Surgery on the patient stretcher

Specialties Operating Room

Published

I work with a surgeon who occasionally asks to do minor foot surgeries (mostly I&Ds) on the patient stretcher. The reasoning is to save time moving the patient over to the OR bed.

I couldn't find a policy on this practice; does anyone have any insight into this practice? Right now my biggest concern is the patient receiving a bovie burn because a part of their body is touching the metal side rails of the stretcher.

Specializes in EMT, ER, Homehealth, OR.

The burns should not be an issue if the patient is properly grounded.

I guess I would be more concerned about leaving the patient on the dirty bed AFTER the procedure. Why would the doctor want to risk re-infecting the patient? It doesn't take that long to move a patient over.

Specializes in EMT, ER, Homehealth, OR.

The ones I have seen have been podiatry cases and they were simple cases and only done in the OR instead of the clinic is the health of the patient.

No, you're right it doesn't take long to move a patient. However, for this surgeon it is.

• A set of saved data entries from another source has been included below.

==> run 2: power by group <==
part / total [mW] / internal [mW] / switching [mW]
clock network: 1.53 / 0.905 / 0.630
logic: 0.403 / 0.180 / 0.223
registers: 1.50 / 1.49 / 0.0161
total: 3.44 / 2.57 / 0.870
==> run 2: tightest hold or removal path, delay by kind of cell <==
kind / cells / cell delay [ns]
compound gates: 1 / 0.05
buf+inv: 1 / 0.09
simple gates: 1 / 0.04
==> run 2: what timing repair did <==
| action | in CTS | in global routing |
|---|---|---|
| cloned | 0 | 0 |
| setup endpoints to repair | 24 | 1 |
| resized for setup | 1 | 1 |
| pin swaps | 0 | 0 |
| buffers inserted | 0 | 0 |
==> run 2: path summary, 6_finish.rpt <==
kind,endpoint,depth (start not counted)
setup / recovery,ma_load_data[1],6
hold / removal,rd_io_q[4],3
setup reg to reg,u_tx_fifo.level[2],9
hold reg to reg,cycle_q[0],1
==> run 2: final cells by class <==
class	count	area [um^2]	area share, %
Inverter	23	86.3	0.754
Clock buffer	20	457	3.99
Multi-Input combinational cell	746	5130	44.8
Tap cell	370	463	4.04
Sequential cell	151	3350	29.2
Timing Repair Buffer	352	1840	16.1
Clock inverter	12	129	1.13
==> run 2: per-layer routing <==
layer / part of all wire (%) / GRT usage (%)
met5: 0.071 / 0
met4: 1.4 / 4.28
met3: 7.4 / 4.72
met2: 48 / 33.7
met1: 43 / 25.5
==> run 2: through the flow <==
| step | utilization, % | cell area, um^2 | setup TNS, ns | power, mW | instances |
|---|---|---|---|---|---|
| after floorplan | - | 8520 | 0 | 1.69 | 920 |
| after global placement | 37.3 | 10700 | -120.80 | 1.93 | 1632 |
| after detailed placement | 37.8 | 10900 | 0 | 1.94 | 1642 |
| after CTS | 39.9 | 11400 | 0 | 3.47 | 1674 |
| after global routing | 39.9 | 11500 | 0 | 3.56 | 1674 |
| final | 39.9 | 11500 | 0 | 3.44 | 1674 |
`config.mk`:
```
export PLATFORM = sky130hd
export DESIGN_NAME = cp0_unit
export DESIGN_NICKNAME = d
export VERILOG_FILES = /design/src/rtl/cp0_unit.sv
export SDC_FILE = /design/constraint.sdc
export NUM_CORES = 1
export LEC_CHECK = 0
export BUFFER_PORTS_ARGS = -buffer_cell sky130_fd_sc_hd__buf_4
export CORE_MARGIN = 5
export CORE_UTILIZATION = 40
export CTS_CLUSTER_SIZE = 30
export DETAILED_ROUTE_END_ITERATION = 7
export PLACE_DENSITY = 0.77
export REMOVE_ABC_BUFFERS = 1
export SKIP_CTS_REPAIR_TIMING = 1
export SYNTH_ARGS = -nofsm -noshare
export SYNTH_HDL_FRONTEND = slang
export SYNTH_SLANG_ARGS = --single-unit
export TNS_END_PERCENT = 50
```
`constraint.sdc`:
```
create_clock -name Clk -period 4.5 [get_ports Clk]
set_input_delay 0.675 -clock Clk [delete_from_list [all_inputs] [get_ports Clk]]
set_output_delay 0.675 -clock Clk [all_outputs]
set_load 0.03 [all_outputs]
```
`src/rtl/cp0_unit.sv`:
```
// rtl/cp0_unit.sv - coprocessor-0 exception/interrupt controller (SR, Cause, EPC, PRId)
module cp0_unit #(
    parameter logic [31:0] PRID = 32'h2023_0001
) (
    input  logic        Clk,
    input  logic        Reset,
    input  logic        En,
    input  logic [4:0]  CP0Addr,
    input  logic [31:0] CP0In,
    output logic [31:0] CP0Out,
    input  logic [31:0] VPC,
    input  logic        BDIn,
    input  logic [4:0]  ExcCodeIn,
    input  logic [5:0]  HWInt,
    input  logic        EXLClr,
    output logic [31:0] EPCOut,
    output logic        Req
);

    logic [5:0]  r_im;
    logic        r_exl;
    logic        r_ie;
    logic        r_bd;
    logic [5:0]  r_ip;
    logic [4:0]  r_exccode;
    logic [31:0] r_epc;

    logic        w_int_req;
    logic        w_exc_req;
    logic [31:0] w_vpc_aligned;
    logic [31:0] w_epc_next;
    logic        w_unused_bits;

    assign w_int_req     = r_ie & ~r_exl & (|(HWInt & r_im));
    assign w_exc_req     = ~r_exl & (ExcCodeIn != 5'd0);
    assign Req           = w_int_req | w_exc_req;
    assign w_vpc_aligned = {VPC[31:2], 2'b00};
    // Delay-slot faults restart at the branch so it is re-executed.
    assign w_epc_next    = BDIn ? (w_vpc_aligned - 32'd4) : w_vpc_aligned;
    assign EPCOut        = r_epc;
    assign w_unused_bits = ^{CP0In[31:16], CP0In[9:2], VPC[1:0]};

    always_ff @(posedge Clk) begin
        if (Reset) begin
            r_im      <= 6'd0;
            r_exl     <= 1'b0;
            r_ie      <= 1'b0;
            r_bd      <= 1'b0;
            r_ip      <= 6'd0;
            r_exccode <= 5'd0;
            r_epc     <= 32'd0;
        end else begin
            r_ip <= HWInt;
            if (Req) begin
                r_exl     <= 1'b1;
                r_exccode <= w_int_req ? 5'd0 : ExcCodeIn;
                r_bd      <= BDIn;
                r_epc     <= w_epc_next;
            end else if (EXLClr) begin
                r_exl <= 1'b0;
            end else if (En) begin
                case (CP0Addr)
                    5'd12: begin
                        r_im  <= CP0In[15:10];
                        r_exl <= CP0In[1];
                        r_ie  <= CP0In[0];
                    end
                    5'd14: r_epc <= {CP0In[31:2], 2'b00};
                    default: ;
                endcase
            end
        end
    end

    always_comb begin
        CP0Out = 32'd0;
        case (CP0Addr)
            5'd12: CP0Out = {16'd0, r_im, 8'd0, r_exl, r_ie};
            5'd13: CP0Out = {r_bd, 15'd0, r_ip, 3'd0, r_exccode, 2'd0};
            5'd14: CP0Out = r_epc;
            5'd15: CP0Out = PRID;
            default: CP0Out = 32'd0;
        endcase
    end

endmodule

```
==> flow_summary.ini, run 1 <==
[outcome]
status = finished, final reports clean

[logic_synthesis]
ys_async_sr_fraction_pct = 0
synth-warning-count = 0
synth.largest_area_cell = dfxtp_1
ys_top_cells_by_count = 50 x dfxtp_1, 39 x clkbuf_1, 35 x nor2_1
ys.flop_type = dfxtp_1
syn_area_per_cell_sq_um = 8.063
synth-edff-count = 0
synth.most_common_cell = dfxtp_1
yosys-top-cells-area = dfxtp_1 29%, mux2i_1 6.3%, o31a_1 5.8%
synth-seq-cells = 50
synth.top_cell.area_share_pct = 28.74
syn_area_sq_um = 3483
ys_types = 48
seq_area_frac_synth_pct = 28.74
syn_inst = 432

[finish]
fillerInstances = 829
syn_to_final_growth_pct = 34.59
post-route-cell-area_sq_um = 4688
nNetsFinal = 633
drive_above_1_share_pct = 31.57
diodes = 0

[cts]
cts_sinks = 50
ctsRootBufferMaster = clkbuf_8
cts_buffer_depth = 2
htreeDepth = 2
cts_tree = done
cts.clk_slew.worst_paths_ps = 80
cts_made_buffers = 5
clk_latency_ps = 310

[global_route]
grt_remaining_overflow = 0
track_usage_pct = 22.94
grt_antenna_before_repair = 0
grt_max_degree = 41
grt_pass1_vias = 3817
grt_pass1_wl_um = 19430

[sta]
period_needed_ps = 3188
slew_headroom_pct = 15.28
finalSetupViolCount = 0
finalHoldViolCount = 0
fin_crit_sh_pct = 70.85
finalSetupTns_ps = 0
rsz0062_at_grt = false
max_freq_ghz = 0.3137
worst_pin_slew_ps = 1271
skew_ps = 13.21
slew_violations = 0

[worst_setup_path]
cp.arrival_ps = 2510
crit_fanout = 40
criticalPathCategory = primary input to primary output
cp-end-kind = primary output
crit_required_ps = 3830
start_kind = primary input
r2r_cells = 5

[place]
gp_congestion = 0.8478
io_buffers = 145
placement.cell_area_sq_um = 4597
post-dp-hpwl_um = 9089

[power_and_ir_drop]
seqPwrFrac_pct = 44.8
pwr-share-comb_pct = 30.7
p_sw_share_pct = 33.72
p_int_mw = 0.7464
ir_drop_mv = 0.1291
powerDensity_nw_per_um2 = 240.2
pwr-share-clk_pct = 24.5
p_switching_mw = 0.3797
power_leakage_nw = 1.900

[drt]
drtAntennaViolNets = 0
vias = 4063
viasPerCell = 6.194
dr.pass1.iters = 5
drtIter0Drc = 316
routedWlPerCell_um = 19.45
drt-total-wl_um = 12760
drc_errors = 0

[min_path]
hp-class = register to register
hold_depth = 2

[floorplanning]
io_pins = 150
row_count = 34
dieArea_sq_um = 10680
die_y_um = 103.3
core_sq_um = 8593
initial_core_util_pct = 40.54
dieWidth_um = 103.3

[run]
drv_cap = 0
-- flip-flops by register name, indices dropped and copies added, names as in the netlist --
name and flops:
r_ie 1, r_exccode 5, EPCOut 30, r_ip 6, r_bd 1, r_exl 1
r_im 6
-- placed cells by master, fill, tap and decap left out, types with 4 or more instances in the layout --
cell,instances
a2111oi_0,5
a211oi_1,17
a21oi_1,14
a22oi_1,6
a31oi_1,17
and3_1,15
and4_1,22
buf_4,153
clkbuf_8,6
dfxtp_1,50
inv_1,5
mux2i_1,22
nand2_1,19
nand3_1,8
nand4_1,4
nor2_1,35
nor2b_1,8
nor3_1,5
nor4_1,13
o21ai_0,7
o31a_1,23
o31ai_1,10
o41ai_1,17
or3_1,12
or3b_2,5
or4_1,9
xor2_1,4
-- power by group through the flow --
stage | combinational [mW] | clock (mW) | sequential, mW
4_1_cts | 0.343 | 0.279 | 0.503
2_1_floorplan | 0.127 | 0 | 0.554
6_report | 0.346 | 0.276 | 0.504
3_5_place_dp | 0.342 | 0 | 0.514
3_3_place_gp | 0.336 | 0 | 0.513
5_1_grt | 0.369 | 0.298 | 0.508
-- path summary, 6_finish.rpt --
check	from	end	slack [ps]
worst max-delay path	CP0Addr[4]	CP0Out[17]	1310
worst min-delay path	r_im[0]	r_im[0]	480
worst max register to register	r_exl	r_im[1]	2260
worst min register to register	r_im[0]	r_im[0]	480
-- routing by layer --
metal	track usage, %	vias up	wire length (um)
li1	-	1924	-
met1	27.74	1943	5072
met2	41.14	167	6533
met3	2.884	29	789
met4	9.064	0	363
met5	0	-	0
-- stage by stage --
step / hold WS (ps) / total power [mW] / setup slack [ps] / cells / utilization [%]
2_1_floorplan: 446.8 / 0.6818 / 944.9 / 387 / -
3_3_place_gp: 458.8 / 0.8481 / 1462 / 648 / 53.49
4_1_cts: 481.9 / 1.125 / 1402 / 656 / 54.56
5_1_grt: 512.2 / 1.175 / 1197 / 656 / 54.56
6_report: 481.6 / 1.126 / 1312 / 656 / 54.56
3_5_place_dp: 466.6 / 0.8557 / 1417 / 648 / 53.49
-- final cells by class --
| cell class | instances | area [sq um] | share of cell area (%) |
|---|---|---|---|
| repair buffers | 153 | 1149 | 24.50 |
| multi-input cells | 332 | 2293 | 48.92 |
| clock buffers | 7 | 86.33 | 1.841 |
| clock inverters | 1 | 5.005 | 0.1068 |
| flip-flops and latches | 50 | 1001 | 21.35 |
| well taps | 108 | 135.1 | 2.882 |
| inverters | 5 | 18.77 | 0.4003 |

I was worried that the path of least resistance could possibly be the metal railing, however you're right that the bovie pencil shouldn't work if the grounding pad doesn't receive the current back.

Specializes in OR, Nursing Professional Development.

I've only been involved in surgeries/potential surgeries on beds/litters in extremely unstable patients. One was a patient with angioedema where anesthesia brought her to the OR for awake fiberoptic scope assisted intubation and had a general surgeon on standby in the room to do an emergency trach. Because of the edema, she couldn't lie flat and the OR bed didn't raise up high enough for her to be comfortable. For some of the other very unstable patients, it was for trach surgery (we don't use a bovie anyway because of the oxygen) who were so unstable that rolling them to slip the transfer board under to slide over would have been disastrous. Other than that, we move all the surgical patients to the OR bed.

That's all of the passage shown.